Le magistrat rapporteur a rendu compte des plaidoiries dans le délibéré de la cour composée de :
Monsieur TAMION, Président
Madame ALVARADE, Présidente
Madame TILLIEZ, Conseillère
DEBATS :
Madame DUPONT greffière
ARRET :
Contradictoire
Prononcé publiquement le 03 juillet 2025, par mise à disposition de l’arrêt au greffe de la cour, les parties en ayant été préalablement avisées dans les conditions prévues au deuxième alinéa de l’article 450 du Code de procédure civile,
signé par Monsieur TAMION, président et par Madame DUPONT, greffière lors de la mise à disposition.

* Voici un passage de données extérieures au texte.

--- src/design/tpe_pkg.sv ---
// shared types, constants and helpers of the trapezoid profile evaluator
`timescale 1ns / 1ps
package tpe_pkg;

  localparam int ADDR_W = 5;
  localparam logic [30:0] MIN_DISTANCE = 31'd29;

  typedef enum logic [2:0] {
    REG_DISTANCE   = 3'd0,
    REG_ACCEL_END  = 3'd1,
    REG_DECEL_START = 3'd2,
    REG_END_TIME   = 3'd3,
    REG_PEAK_ACCEL = 3'd4,
    REG_PEAK_VEL   = 3'd5,
    REG_START_POS  = 3'd6,
    REG_DIRECTION  = 3'd7
  } reg_idx_t;

  typedef enum logic [2:0] {
    PH_ZERO   = 3'd0,
    PH_ACCEL  = 3'd1,
    PH_CRUISE = 3'd2,
    PH_DECEL  = 3'd3,
    PH_DONE   = 3'd4
  } phase_t;

  typedef enum logic [1:0] {
    DIR_NONE = 2'd0,
    DIR_POS  = 2'd1
  } dir_code_t;

  typedef struct packed {
    logic [30:0]        distance;
    logic [30:0]        accel_end_time;
    logic [30:0]        decel_start_time;
    logic [30:0]        end_time;
    logic [30:0]        peak_accel;
    logic [30:0]        peak_velocity;
    logic signed [31:0] start_position;
    logic [1:0]         direction;
  } cfg_t;

  function automatic logic signed [31:0] sat32(input logic signed [65:0] x);
    logic signed [31:0] r;
    if (x > 66'sh0_7FFF_FFFF) begin
      r = 32'sh7FFF_FFFF;
    end else if (x < -66'sh0_8000_0000) begin
      r = 32'sh8000_0000;
    end else begin
      r = x[31:0];
    end
    return r;
  endfunction

endpackage

--- src/design/tpe_regs.sv ---
// apb register file holding the planned move
`timescale 1ns / 1ps
module tpe_regs (
  input  logic                        clk,
  input  logic                        rst_n,
  input  logic                        psel,
  input  logic                        penable,
  input  logic                        pwrite,
  input  logic [tpe_pkg::ADDR_W-1:0]  paddr,
  input  logic [31:0]                 pwdata,
  output logic [31:0]                 prdata,
  output logic                        pready,
  output tpe_pkg::cfg_t               cfg,
  output logic                        wr_stb
);
  import tpe_pkg::*;

  cfg_t     cfg_r, cfg_nxt;
  reg_idx_t idx;

  assign idx    = reg_idx_t'(paddr[ADDR_W-1:2]);
  assign pready = 1'b1;
  assign wr_stb = psel & penable & pwrite;
  assign cfg    = cfg_r;

  always_comb begin
    cfg_nxt = cfg_r;
    if (wr_stb) begin
      case (idx)
        REG_DISTANCE:    cfg_nxt.distance         = pwdata[30:0];
        REG_ACCEL_END:   cfg_nxt.accel_end_time   = pwdata[30:0];
        REG_DECEL_START: cfg_nxt.decel_start_time = pwdata[30:0];
        REG_END_TIME:    cfg_nxt.end_time         = pwdata[30:0];
        REG_PEAK_ACCEL:  cfg_nxt.peak_accel       = pwdata[30:0];
        REG_PEAK_VEL:    cfg_nxt.peak_velocity    = pwdata[30:0];
        REG_START_POS:   cfg_nxt.start_position   = pwdata;
        REG_DIRECTION:   cfg_nxt.direction        = pwdata[1:0];
        default:         cfg_nxt = cfg_r;
      endcase
    end
  end

  always_comb begin
    case (idx)
      REG_DISTANCE:    prdata = {1'b0, cfg_r.distance};
      REG_ACCEL_END:   prdata = {1'b0, cfg_r.accel_end_time};
      REG_DECEL_START: prdata = {1'b0, cfg_r.decel_start_time};
      REG_END_TIME:    prdata = {1'b0, cfg_r.end_time};
      REG_PEAK_ACCEL:  prdata = {1'b0, cfg_r.peak_accel};
      REG_PEAK_VEL:    prdata = {1'b0, cfg_r.peak_velocity};
      REG_START_POS:   prdata = cfg_r.start_position;
      REG_DIRECTION:   prdata = {30'd0, cfg_r.direction};
      default:         prdata = 32'd0;
    endcase
  end

  always_ff @(posedge clk) begin
    if (!rst_n) begin
      cfg_r <= '0;
    end else begin
      cfg_r <= cfg_nxt;
    end
  end

endmodule

--- config.mk ---
export PLATFORM = sky130hd
export DESIGN_NAME = tpe_regs
export DESIGN_NICKNAME = d
export VERILOG_FILES = /design/src/design/tpe_pkg.sv /design/src/design/tpe_regs.sv
export SDC_FILE = /design/constraint.sdc
export NUM_CORES = 1
export LEC_CHECK = 0
export ABC_AREA = 1
export BUFFER_PORTS_ARGS = -buffer_cell sky130_fd_sc_hd__buf_4
export CAP_MARGIN = 20
export CORE_MARGIN = 1.5
export CORE_UTILIZATION = 38
export DETAILED_ROUTE_END_ITERATION = 7
export GPL_ROUTABILITY_DRIVEN = 0
export PLACE_DENSITY_LB_ADDON = 0.05
export SETUP_SLACK_MARGIN = 0.5
export SYNTH_ARGS = -nofsm -noshare
export SYNTH_HDL_FRONTEND = slang
export SYNTH_SLANG_ARGS = --single-unit
--- constraint.sdc ---
create_clock -name clk -period 1.3 [get_ports clk]
set_clock_uncertainty 0.05 [all_clocks]
set_input_delay 0.195 -clock clk [delete_from_list [all_inputs] [get_ports clk]]
set_output_delay 0.195 -clock clk [all_outputs]
set_load 0.1 [all_outputs]
Word level (Yosys, flattened, before mapping)
Index checks and enable logic that the tools add are counted.
Word-level totals
  bits in registers: 220
  latch bits: 0
  RAM bits: 0
  bits in read-only memories: 0
  logic and storage cells: 27
  memories kept: 0
Cells by class
  add/sub/neg operators: 0
  multipliers: 0
  divide/modulo/power cells: 0
  order comparisons: 0
  equality and inequality tests: 7
  shifts and indexed selects: 0
  mux-type cells: 1
  bitwise logic cells: 2
  reduce and logical (&&, ||, !) cells: 9
Operators with widths (number)
  $pmux W32 S8: 1
  $reduce_and A2 Y1: 8
  $eq A3 B3 Y1 const B: 4
  $eq A3 B2 Y1 const B: 2
  $eq A3 B1 Y1 const B: 1
  $logic_not A3 Y1: 1
  $and A1 B1 Y1: 2

Depth between registers and ports, before layout
Gate-level depths: netlist (run 1).
  depth after elaboration: 3
  depth in mapped cells: 8
  mapped depth without buffers: 6

Worst setup path before layout (run 1)
No wires, ideal clock.
  path kind: flip-flop to output port
  start: register cfg_r, in the netlist cfg[33]
  end: output port prdata[31]
  data arrival time: 2.326 ns
  required time: 1.055 ns
  slack: -1.271 ns
  stages on the path, launching flop included: 3
  buffers on the path: 0
  cells stage by stage: dfxtp_1 > inv_1 > nor2_1
Between the ends
  word-level cells in the longest chain between the ends: 1
Ends and longest elaborated chain
  start: declaration: RTL line tpe_regs.sv:18  | cfg_t cfg_r, cfg_nxt;
  start signal: assignment: RTL line tpe_regs.sv:61  | cfg_r <= cfg_nxt;
  $pmux W32 S8: RTL line tpe_regs.sv:44  | case (idx)
  end: declaration: RTL line tpe_regs.sv:11  | output logic [31:0] prdata,
Every way passes these cells.

Final worst setup path (run 1)
  start: register cfg_r, in the netlist cfg[124]
  end: output port prdata[28]
The elaborated chain is that of the path after synthesis.

==> results of run 1 <==
## power by group through the flow
stage / clock network [uW] / registers [uW] / logic, uW
final: 6650 / 6650 / 2730
after global placement: 0 / 7010 / 2190
after floorplan: 0 / 7630 / 761
after global routing: 7000 / 6650 / 2810
after detailed placement: 0 / 7010 / 2190
after CTS: 6720 / 6730 / 2630
## per-stage QoR
stage / util [%] / instances / hold slack, ns / TNS, ns / total power, uW
after global routing: 78.33 / 2236 / -0.05192 / -29.22 / 16460
after global placement: 54.42 / 2086 / 0.3801 / -58.82 / 9199
after floorplan: - / 1486 / 0.2857 / -4.847 / 8387
after CTS: 75.57 / 2195 / -0.08052 / -24.44 / 16090
final: 78.33 / 2236 / -0.06506 / -23.74 / 16030
after detailed placement: 54.42 / 2086 / 0.3923 / -61.89 / 9204
## per-layer routing
metal,vias up,part of all wire [%]
met5,-,0
met2,654,50
met4,0,6.0
li1,5825,-
met3,160,6.9
met1,6235,37
## worst reg2reg max path, delay by kind of cell, from the launching register on
kind,cells,cell delay (ns)
flops,1,0.33
compound gates,1,0.17
buf+inv,3,0.34
simple gates,1,0.06
## worst paths after layout
kind	slack, ns	from	endpoint	cells after the start
worst min-delay path	-0.07	pwdata[15]	cfg[17]$_SDFFE_PN0P_	3
worst min register to register	0.47	cfg[1]$_SDFFE_PN0P_	cfg[1]$_SDFFE_PN0P_	2
worst max register to register	0.24	cfg[132]$_SDFFE_PN0P_	cfg[132]$_SDFFE_PN0P_	5
worst max-delay path	-0.46	cfg[124]$_SDFFE_PN0P_	prdata[28]	5
## cell type report
| type | count | share of cell area [%] |
|---|---|---|
| Sequential cell | 220 | 24.95 |
| Multi-Input combinational cell | 1057 | 29.42 |
| Clock buffer | 43 | 3.592 |
| Timing Repair Buffer | 511 | 38.62 |
| Tap cell | 335 | 2.053 |
| Antenna cell | 1 | 0.01226 |
| Inverter | 67 | 1.287 |
| Clock inverter | 2 | 0.06743 |
## repair_timing
action                                  in CTS  in global routing
pin swaps                                  118                 76
buffers inserted                            46                 39
gates resized for setup                   1076                138
endpoints found under the hold margin      212                 59
endpoints found under the setup margin     471                473
cloned                                       7                  1
## cells by family (layout without fill, tap and decap cells)
family,count (synthesis),in the layout,share of synthesized area (%)
and+or+nand+nor,836,836,37.19
buffers and inverters,209,623,8.252
DFF,220,220,43.61
other,1,2,0.03713
AOI/OAI and AO/OA,220,220,10.90
## cells in the final DEF, fill, tap and decap left out, types with 27 or more instances in the layout
cell type and n:
sky130_fd_sc_hd__nor3_1 215, sky130_fd_sc_hd__dfxtp_2 55, sky130_fd_sc_hd__buf_12 280, sky130_fd_sc_hd__buf_6 111
sky130_fd_sc_hd__nor2_1 247, sky130_fd_sc_hd__nand3_1 27, sky130_fd_sc_hd__nand2_1 50, sky130_fd_sc_hd__nor2_2 52
sky130_fd_sc_hd__inv_1 58, sky130_fd_sc_hd__nand2_2 48, sky130_fd_sc_hd__nand4_1 97, sky130_fd_sc_hd__nand3_4 33
sky130_fd_sc_hd__buf_4 100, sky130_fd_sc_hd__nor2_4 55, sky130_fd_sc_hd__o21ai_0 196, sky130_fd_sc_hd__dfxtp_4 165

Exposé des faits et de la procédure
Par acte sous seing privé du 15 mai 2017 la SCI ARCOSI a consenti à Mme [Z] [E] un bail portant sur une maison à usage d’habitation située [Adresse 1] à Maromme (76), moyennant un loyer mensuel de 650 euros hors charges.
Par acte authentique du 30 janvier 2020 la SCI ARCOSI a vendu l’immeuble à M. [P] [J], qui est devenu bailleur de Mme [Z] [E].

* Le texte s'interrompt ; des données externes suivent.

File: config.mk
export PLATFORM = sky130hd
export DESIGN_NAME = date_sorted_list_with_expiry_core
export DESIGN_NICKNAME = d
export VERILOG_FILES = /design/src/sv/dsle_pkg.sv /design/src/sv/dsle_cmp.sv /design/src/sv/dsle_mem.sv /design/src/sv/date_sorted_list_with_expiry_core.sv
export SDC_FILE = /design/constraint.sdc
export NUM_CORES = 2
export LEC_CHECK = 0
export BUFFER_PORTS_ARGS = -buffer_cell sky130_fd_sc_hd__buf_2
export CORE_MARGIN = 8
export CORE_UTILIZATION = 57
export DETAILED_ROUTE_END_ITERATION = 8
export PLACE_DENSITY = 0.74
export REMOVE_ABC_BUFFERS = 1
export SLEW_MARGIN = 30
export SYNTH_ARGS = -nofsm -noshare
export SYNTH_HDL_FRONTEND = slang
export SYNTH_SLANG_ARGS = --single-unit
File: constraint.sdc
create_clock -name clk_i -period 26.2 [get_ports clk_i]
set_input_delay 5.24 -clock clk_i [delete_from_list [all_inputs] [get_ports clk_i]]
set_output_delay 5.24 -clock clk_i [all_outputs]
set_load 0.1 [all_outputs]
File: src/sv/dsle_pkg.sv
// ----------------------------------------------------------------------------
// dsle_pkg
// Shared types and codes for the date-ordered entry table with expiry.
// ----------------------------------------------------------------------------
package dsle_pkg;

  localparam int unsigned DAY_W   = 5;
  localparam int unsigned MONTH_W = 4;
  localparam int unsigned YEAR_W  = 14;
  localparam int unsigned DATE_W  = YEAR_W + MONTH_W + DAY_W;
  localparam int unsigned ID_W    = 32;
  localparam int unsigned PRICE_W = 32;

  // Result status codes
  localparam logic [1:0] ST_INSERTED = 2'd0;
  localparam logic [1:0] ST_FULL     = 2'd1;
  localparam logic [1:0] ST_EXPIRED  = 2'd2;
  localparam logic [1:0] ST_NONE     = 2'd3;

  // Input item kinds
  localparam logic KIND_INSERT = 1'b0;
  localparam logic KIND_EXPIRE = 1'b1;

  // Packed date key: year, month, day (compares lexicographically as a number)
  typedef logic [DATE_W-1:0] date_t;

  typedef struct packed {
    date_t              date;
    logic [ID_W-1:0]    id;
    logic [PRICE_W-1:0] price;
  } entry_t;

  // Shared comparator flags
  typedef struct packed {
    logic lt;
    logic eq;
  } cmp_res_t;

endpackage

File: src/sv/dsle_cmp.sv
// ----------------------------------------------------------------------------
// dsle_cmp
// Shared date comparator: flags a < b and a == b on packed date keys.
// ----------------------------------------------------------------------------
module dsle_cmp
  import dsle_pkg::*;
(
  input  date_t    a_i,
  input  date_t    b_i,
  output cmp_res_t res_o
);

  assign res_o.lt = (a_i < b_i);
  assign res_o.eq = (a_i == b_i);

endmodule

File: src/sv/dsle_mem.sv
// ----------------------------------------------------------------------------
// dsle_mem
// Entry store: one write port, one read port with registered read data.
// ----------------------------------------------------------------------------
module dsle_mem
  import dsle_pkg::*;
#(
  parameter int unsigned DEPTH = 16
) (
  input  logic                     clk_i,
  input  logic                     we_i,
  input  logic [$clog2(DEPTH)-1:0] waddr_i,
  input  entry_t                   wdata_i,
  input  logic                     re_i,
  input  logic [$clog2(DEPTH)-1:0] raddr_i,
  output entry_t                   rdata_o
);

  entry_t mem [DEPTH];
  entry_t rdata_q;

  always_ff @(posedge clk_i) begin
    if (we_i) begin
      mem[waddr_i] <= wdata_i;
    end
  end

  always_ff @(posedge clk_i) begin
    if (re_i) begin
      rdata_q <= mem[raddr_i];
    end
  end

  assign rdata_o = rdata_q;

endmodule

Le 26 janvier 2023 M. [P] [J] a fait adresser à Mme [Z] [E] un commandement de payer les loyers pour un montant de 1 824,52 euros et de justifier d’une assurance, puis l’a fait assigner par acte de commissaire de justice du 9 juin 2023 devant le juge des contentieux de la protection du tribunal judiciaire de Rouen, aux fins notamment de faire constater la résiliation du bail pour défaut d’assurance contre les risques locatifs et pour défaut de paiement des loyers.

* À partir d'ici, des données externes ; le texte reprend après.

File: config.mk
export PLATFORM = sky130hd
export DESIGN_NAME = load_monitor_alerts
export DESIGN_NICKNAME = d
export VERILOG_FILES = /design/src/design/lma_pkg.sv /design/src/design/load_monitor_alerts.sv /design/src/design/lma_div.sv
export VERILOG_INCLUDE_DIRS = /design/src /design/src/design
export SDC_FILE = /design/constraint.sdc
export NUM_CORES = 2
export LEC_CHECK = 0
export BUFFER_PORTS_ARGS = -buffer_cell sky130_fd_sc_hd__buf_4
export CAP_MARGIN = 25
export CORE_ASPECT_RATIO = 0.5
export CORE_MARGIN = 5
export CORE_UTILIZATION = 35
export DETAILED_ROUTE_END_ITERATION = 6
export PLACE_DENSITY = 0.6
export SLEW_MARGIN = 20
export SYNTH_ARGS = -nofsm -noshare
export SYNTH_HDL_FRONTEND = slang
export SYNTH_SLANG_ARGS = --single-unit
File: constraint.sdc
create_clock -name clk -period 10.9 [get_ports clk]
set_clock_uncertainty 0.1 [all_clocks]
set_input_delay 1.09 -clock clk [delete_from_list [all_inputs] [get_ports clk]]
set_output_delay 1.09 -clock clk [all_outputs]
set_load 0.02 [all_outputs]
File: src/design/assert_macros.svh
// Assertion macros used by the load monitor top level.
`ifndef ASSERT_MACROS_SVH
`define ASSERT_MACROS_SVH
`ifndef SYNTHESIS
`define CHK_IMPL(label, clk, rst_n, ante, cons) \
  label: assert property (@(posedge clk) disable iff (!rst_n) (ante) |-> (cons)) \
    else $error("assertion failed");
`define CHK_NEXT(label, clk, rst_n, ante, cons) \
  label: assert property (@(posedge clk) disable iff (!rst_n) (ante) |=> (cons)) \
    else $error("assertion failed");
`else
`define CHK_IMPL(label, clk, rst_n, ante, cons)
`define CHK_NEXT(label, clk, rst_n, ante, cons)
`endif
`endif

File: src/design/lma_pkg.sv
// Package with shared constants and types of the load monitor.
package lma_pkg;
  localparam int TimeW  = 48;
  localparam int WordW  = 32;
  localparam int PctW   = 14;
  localparam int CoolW  = 40;
  localparam int ThrW   = 7;
  localparam int DivNW  = 48;
  localparam int DivDW  = 48;
  localparam logic [PctW-1:0] FullScale = 14'd10000;
  localparam logic [PctW-1:0] CpuMargin = 14'd500;
  localparam logic [PctW-1:0] MemMargin = 14'd1000;
  localparam logic [2:0] CfgIntTotal = 3'd0;
  localparam logic [2:0] CfgExtTotal = 3'd1;
  localparam logic [2:0] CfgCpuPct   = 3'd2;
  localparam logic [2:0] CfgMemPct   = 3'd3;
  localparam logic [2:0] CfgCooldown = 3'd4;
  localparam logic [1:0] AlertNone = 2'd0;
  localparam logic [1:0] AlertWarn = 2'd1;
  localparam logic [1:0] AlertCrit = 2'd2;

  typedef struct packed {
    logic start;
    logic busy;
    logic done;
  } div_ctl_t;
endpackage

File: src/design/load_monitor_alerts.sv
// Load monitor top level: sequencer, state, alert logic and output register.
// Usage: a sample beat on in_* is taken when in_valid is high and in_stall low.
// The block computes both core loads and both heap shares with one shared
// bit-serial divider. Each division has a start step, one step per quotient
// bit and a done step; the four divisions run in turn, and out_valid rises
// after the alert step that follows the last one.
// Only one item is in flight; in_stall stays high while it is worked on and
// while its result waits in the output register.
// The result beat is held on out_* with out_valid high until out_stall is low.
// A stalled result is held unchanged and the next item waits.
// Configuration: cfg_valid/cfg_ready with cfg_index and cfg_data; cfg_ready
// is always high, and registers must be written only while the block is idle.
// Reset (rst_n low, synchronous) restores register defaults (totals 0, cpu
// threshold 90, memory threshold 85, cooldown 10000000 us), clears prior
// time, idle counters and alert times, and sets the heap minimums to all ones.
// The next sample waits for the four divisions, done in turn on the single
// divider, and for the result to be taken; out_stall holding the result
// delays the next sample further.
module load_monitor_alerts (
  input  logic        clk,
  input  logic        rst_n,
  input  logic        in_valid,
  output logic        in_stall,
  input  logic [47:0] in_sample_time,
  input  logic [31:0] in_idle_count_a,
  input  logic [31:0] in_idle_count_b,
  input  logic        in_idle_a_present,
  input  logic        in_idle_b_present,
  input  logic [31:0] in_free_internal,
  input  logic [31:0] in_free_external,
  input  logic [31:0] in_low_water_internal,
  input  logic [31:0] in_low_water_external,
  output logic        out_valid,
  input  logic        out_stall,
  output logic [13:0] out_busy_a,
  output logic [13:0] out_busy_b,
  output logic [13:0] out_busy_total,
  output logic [31:0] out_history_min_internal,
  output logic [31:0] out_history_min_external,
  output logic [13:0] out_used_internal,
  output logic [13:0] out_used_external,
  output logic [1:0]  out_cpu_alert,
  output logic [1:0]  out_internal_alert,
  output logic [1:0]  out_external_alert,
  input  logic        cfg_valid,
  output logic        cfg_ready,
  input  logic [2:0]  cfg_index,
  input  logic [39:0] cfg_data
);
  import lma_pkg::*;
  `include "assert_macros.svh"

  typedef enum logic [3:0] {
    S_IDLE, S_DIV_A, S_WAIT_A, S_DIV_B, S_WAIT_B, S_DIV_I, S_WAIT_I,
    S_DIV_E, S_WAIT_E, S_ALERT, S_OUT
  } state_t;

  state_t state_r, state_nxt;

  logic [WordW-1:0] int_total_r, ext_total_r;
  logic [ThrW-1:0]  cpu_pct_r, mem_pct_r;
  logic [CoolW-1:0] cooldown_r;

  logic [TimeW-1:0] prev_time_r;
  logic [WordW-1:0] prev_idle_a_r, prev_idle_b_r;
  logic [WordW-1:0] min_int_r, min_ext_r;
  logic [TimeW-1:0] last_cpu_r, last_int_r, last_ext_r;

  // Latched sample.
  logic [TimeW-1:0] now_r;
  logic [TimeW-1:0] dt_r;
  logic             calc_r;
  logic [WordW-1:0] ia_r, ib_r, fi_r, fe_r;

  logic [PctW-1:0] ba_r, bb_r, ui_r, ue_r;

  logic [PctW-1:0] bt_r;
  logic [1:0] a_cpu_r, a_int_r, a_ext_r;

  logic             div_start;
  logic [DivNW-1:0] div_num;
  logic [DivDW-1:0] div_den;
  div_ctl_t         div_ctl;
  logic [DivNW-1:0] div_q;

  lma_div u_div (
    .clk(clk), .rst_n(rst_n), .start(div_start), .num(div_num),
    .den(div_den), .ctl(div_ctl), .quot(div_q)
  );

  logic in_acc, out_acc;
  assign in_acc = in_valid && !in_stall;
  assign out_acc = out_valid && !out_stall;
  assign in_stall = (state_r != S_IDLE);
  assign cfg_ready = 1'b1;

  // Numerator helpers; delta * 10000 fits in 46 bits.
  logic [WordW-1:0] da, db, ui_diff, ue_diff;
  assign da = ia_r - prev_idle_a_r;
  assign db = ib_r - prev_idle_b_r;
  assign ui_diff = int_total_r - fi_r;
  assign ue_diff = ext_total_r - fe_r;

  function automatic logic [DivNW-1:0] scale(input logic [WordW-1:0] v);
    scale = DivNW'(v) * DivNW'(FullScale);
  endfunction

  always_comb begin
    div_start = 1'b0;
    div_num = '0;
    div_den = '0;
    case (state_r)
      S_DIV_A: begin
        div_start = 1'b1; div_num = scale(da); div_den = dt_r;
      end
      S_DIV_B: begin
        div_start = 1'b1; div_num = scale(db); div_den = dt_r;
      end
      S_DIV_I: begin
        div_start = 1'b1; div_num = scale(ui_diff); div_den = DivDW'(int_total_r);
      end
      S_DIV_E: begin
        div_start = 1'b1; div_num = scale(ue_diff); div_den = DivDW'(ext_total_r);
      end
      default: ;
    endcase
  end

  // Busy from idle quotient, clamped.
  logic [PctW-1:0] busy_q;
  assign busy_q = (div_q > DivNW'(FullScale)) ? '0 : (FullScale - PctW'(div_q));

  // Alert evaluation.
  logic [PctW-1:0] cpu_thr, mem_thr;
  assign cpu_thr = PctW'(cpu_pct_r) * 14'd100;
  assign mem_thr = PctW'(mem_pct_r) * 14'd100;

  function automatic logic cool_ok(input logic [TimeW-1:0] now,
                                   input logic [TimeW-1:0] last,
                                   input logic [CoolW-1:0] cd);
    cool_ok = (now >= last) && ((now - last) >= TimeW'(cd));
  endfunction

  logic [PctW:0] cpu_crit, mem_crit;
  assign cpu_crit = {1'b0, cpu_thr} + {1'b0, CpuMargin};
  assign mem_crit = {1'b0, mem_thr} + {1'b0, MemMargin};

  logic fire_cpu, fire_int, fire_ext;
  assign fire_cpu = (bt_r >= cpu_thr) && cool_ok(now_r, last_cpu_r, cooldown_r);
  assign fire_int = (int_total_r != '0) && (ui_r >= mem_thr)
                    && cool_ok(now_r, last_int_r, cooldown_r);
  assign fire_ext = (ext_total_r != '0) && (ue_r >= mem_thr)
                    && cool_ok(now_r, last_ext_r, cooldown_r);

  always_comb begin
    state_nxt = state_r;
    case (state_r)
      S_IDLE:   if (in_acc) state_nxt = S_DIV_A;
      S_DIV_A:  state_nxt = S_WAIT_A;
      S_WAIT_A: if (div_ctl.done) state_nxt = S_DIV_B;
      S_DIV_B:  state_nxt = S_WAIT_B;
      S_WAIT_B: if (div_ctl.done) state_nxt = S_DIV_I;
      S_DIV_I:  state_nxt = S_WAIT_I;
      S_WAIT_I: if (div_ctl.done) state_nxt = S_DIV_E;
      S_DIV_E:  state_nxt = S_WAIT_E;
      S_WAIT_E: if (div_ctl.done) state_nxt = S_ALERT;
      S_ALERT:  state_nxt = S_OUT;
      S_OUT:    if (out_acc) state_nxt = S_IDLE;
      default:  state_nxt = S_IDLE;
    endcase
  end

  always_ff @(posedge clk) begin
    if (!rst_n) begin
      state_r <= S_IDLE;
      int_total_r <= '0;
      ext_total_r <= '0;
      cpu_pct_r <= 7'd90;
      mem_pct_r <= 7'd85;
      cooldown_r <= 40'd10000000;
      prev_time_r <= '0;
      prev_idle_a_r <= '0;
      prev_idle_b_r <= '0;
      min_int_r <= '1;
      min_ext_r <= '1;
      last_cpu_r <= '0;
      last_int_r <= '0;
      last_ext_r <= '0;
      out_valid <= 1'b0;
    end else begin
      state_r <= state_nxt;
      if (cfg_valid && cfg_ready) begin
        case (cfg_index)
          CfgIntTotal: int_total_r <= cfg_data[WordW-1:0];
          CfgExtTotal: ext_total_r <= cfg_data[WordW-1:0];
          CfgCpuPct:   cpu_pct_r <= cfg_data[ThrW-1:0];
          CfgMemPct:   mem_pct_r <= cfg_data[ThrW-1:0];
          CfgCooldown: cooldown_r <= cfg_data;
          default: ;
        endcase
      end
      if (in_acc) begin
        prev_time_r <= in_sample_time;
        if (in_low_water_internal < min_int_r) min_int_r <= in_low_water_internal;
        if (in_low_water_external < min_ext_r) min_ext_r <= in_low_water_external;
      end
      if (state_r == S_ALERT) begin
        if (calc_r) begin
          prev_idle_a_r <= ia_r;
          prev_idle_b_r <= ib_r;
        end
        if (fire_cpu) last_cpu_r <= now_r;
        if (fire_int) last_int_r <= now_r;
        if (fire_ext) last_ext_r <= now_r;
        out_valid <= 1'b1;
      end else if (out_acc) begin
        out_valid <= 1'b0;
      end
    end
    if (in_acc) begin
      now_r <= in_sample_time;
      dt_r <= in_sample_time - prev_time_r;
      calc_r <= (prev_time_r != '0) && (in_sample_time > prev_time_r);
      ia_r <= in_idle_a_present ? in_idle_count_a : '0;
      ib_r <= in_idle_b_present ? in_idle_count_b : '0;
      fi_r <= in_free_internal;
      fe_r <= in_free_external;
    end
    if (state_r == S_WAIT_A && div_ctl.done)
      ba_r <= (calc_r && ia_r >= prev_idle_a_r) ? busy_q : '0;
    if (state_r == S_WAIT_B && div_ctl.done) begin
      bb_r <= (calc_r && ib_r >= prev_idle_b_r) ? busy_q : '0;
    end
    if (state_r == S_DIV_I)
      bt_r <= PctW'(({1'b0, ba_r} + {1'b0, bb_r}) >> 1);
    if (state_r == S_WAIT_I && div_ctl.done)
      ui_r <= (int_total_r == '0 || fi_r >= int_total_r) ? '0 : PctW'(div_q);
    if (state_r == S_WAIT_E && div_ctl.done)
      ue_r <= (ext_total_r == '0 || fe_r >= ext_total_r) ? '0 : PctW'(div_q);
    if (state_r == S_ALERT) begin
      a_cpu_r <= fire_cpu ? (({1'b0, bt_r} >= cpu_crit) ? AlertCrit : AlertWarn)
                          : AlertNone;
      a_int_r <= fire_int ? (({1'b0, ui_r} >= mem_crit) ? AlertCrit : AlertWarn)
                          : AlertNone;
      a_ext_r <= fire_ext ? (({1'b0, ue_r} >= mem_crit) ? AlertCrit : AlertWarn)
                          : AlertNone;
    end
  end

  assign out_busy_a = ba_r;
  assign out_busy_b = bb_r;
  assign out_busy_total = bt_r;
  assign out_history_min_internal = min_int_r;
  assign out_history_min_external = min_ext_r;
  assign out_used_internal = ui_r;
  assign out_used_external = ue_r;
  assign out_cpu_alert = a_cpu_r;
  assign out_internal_alert = a_int_r;
  assign out_external_alert = a_ext_r;

  `CHK_IMPL(a_one_item, clk, rst_n, in_acc, state_r == S_IDLE && !out_valid)
  `CHK_NEXT(a_valid_after_alert, clk, rst_n, state_r == S_ALERT, out_valid)
  `CHK_IMPL(a_div_idle_on_start, clk, rst_n, div_start, !div_ctl.busy)
  `CHK_IMPL(a_out_in_out_state, clk, rst_n, out_valid, state_r == S_OUT)
endmodule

Par jugement réputé contradictoire du 24 janvier 2024, le juge des contentieux de la protection du tribunal judiciaire de Rouen a :
— constaté la résiliation du bail du 15 mai 2017 conclu entre la SCI ARCOSI d’une part et Mme [Z] [E] d’autre part et portant sur un immeuble sis [Adresse 2] pour défaut d’assurance contre les risques locatifs par l’effet de la clause résolutoire y étant insérée et acquise au 26 février 2023 ;
— ordonné la libération des lieux ;
— dit qu’à défaut pour Mme [Z] [E] d’avoir libéré les lieux deux mois après la signification d’un commandement d’avoir à quitter les lieux, il pourra être procédé à son expulsion et à celle de tous occupants de son chef, avec l’assistance de la force publique, si besoin est, et au transport des meubles laissés dans les lieux aux frais des expulsés dans tel garde-meuble désigné par ces derniers ou à défaut par le bailleur ;
— condamné Mme [Z] [E] à payer à M. [P] [J] une indemnité d’occupation mensuelle égale au montant du loyer mensuel révisé augmenté des charges, qui auraient été payés en cas de non résiliation du bail et ce jusqu’à la libération effective des lieux ;
— condamné Mme [Z] [E] à payer à M. [P] [J] la somme de 7 068,21 euros au titre des loyers, charges et indemnités d’occupation arrêtés au 20 novembre 2023, échéance du mois de novembre 2023 incluse, avec intérêts au taux légal à compter du 9 juin 2023 sur la somme de 1 824,52 euros, et à compter de la présente décision pour le surplus ;
— dit n’y avoir lieu à accorder des délais de paiement ;
— rejeté toute demande plus ample ou contraire ;
— condamné Mme [Z] [E] à payer à M. [P] [J] la somme de 400 euros en application de l’article 700 du code de procédure civile ;
— débouté M. [P] [J] de sa demande indemnitaire au titre du préjudice moral ;
— condamné Mme [Z] [E] aux entiers dépens de l’instance, qui comprendront notamment les frais de commandement de payer et de l’assignation.
Par déclaration électronique du 7 mars 2024, M. [F] [V] et Mme [Z] [E] ont interjeté appel de cette décision.
Par ordonnance du 9 décembre 2024 le conseiller de la mise en état saisi a déclaré irrecevable l’appel formé par M. [F] [V] à l’encontre du jugement rendu le 24 janvier 2024 par le juge des contentieux de la protection de [Localité 8], condamné M. [F] [V] aux dépens de l’incident ainsi qu’à payer à M. [P] [J] 500 euros au titre de l’article 700 du code de procédure civile.
L’ordonnance de clôture a été rendue le 8 avril 2025.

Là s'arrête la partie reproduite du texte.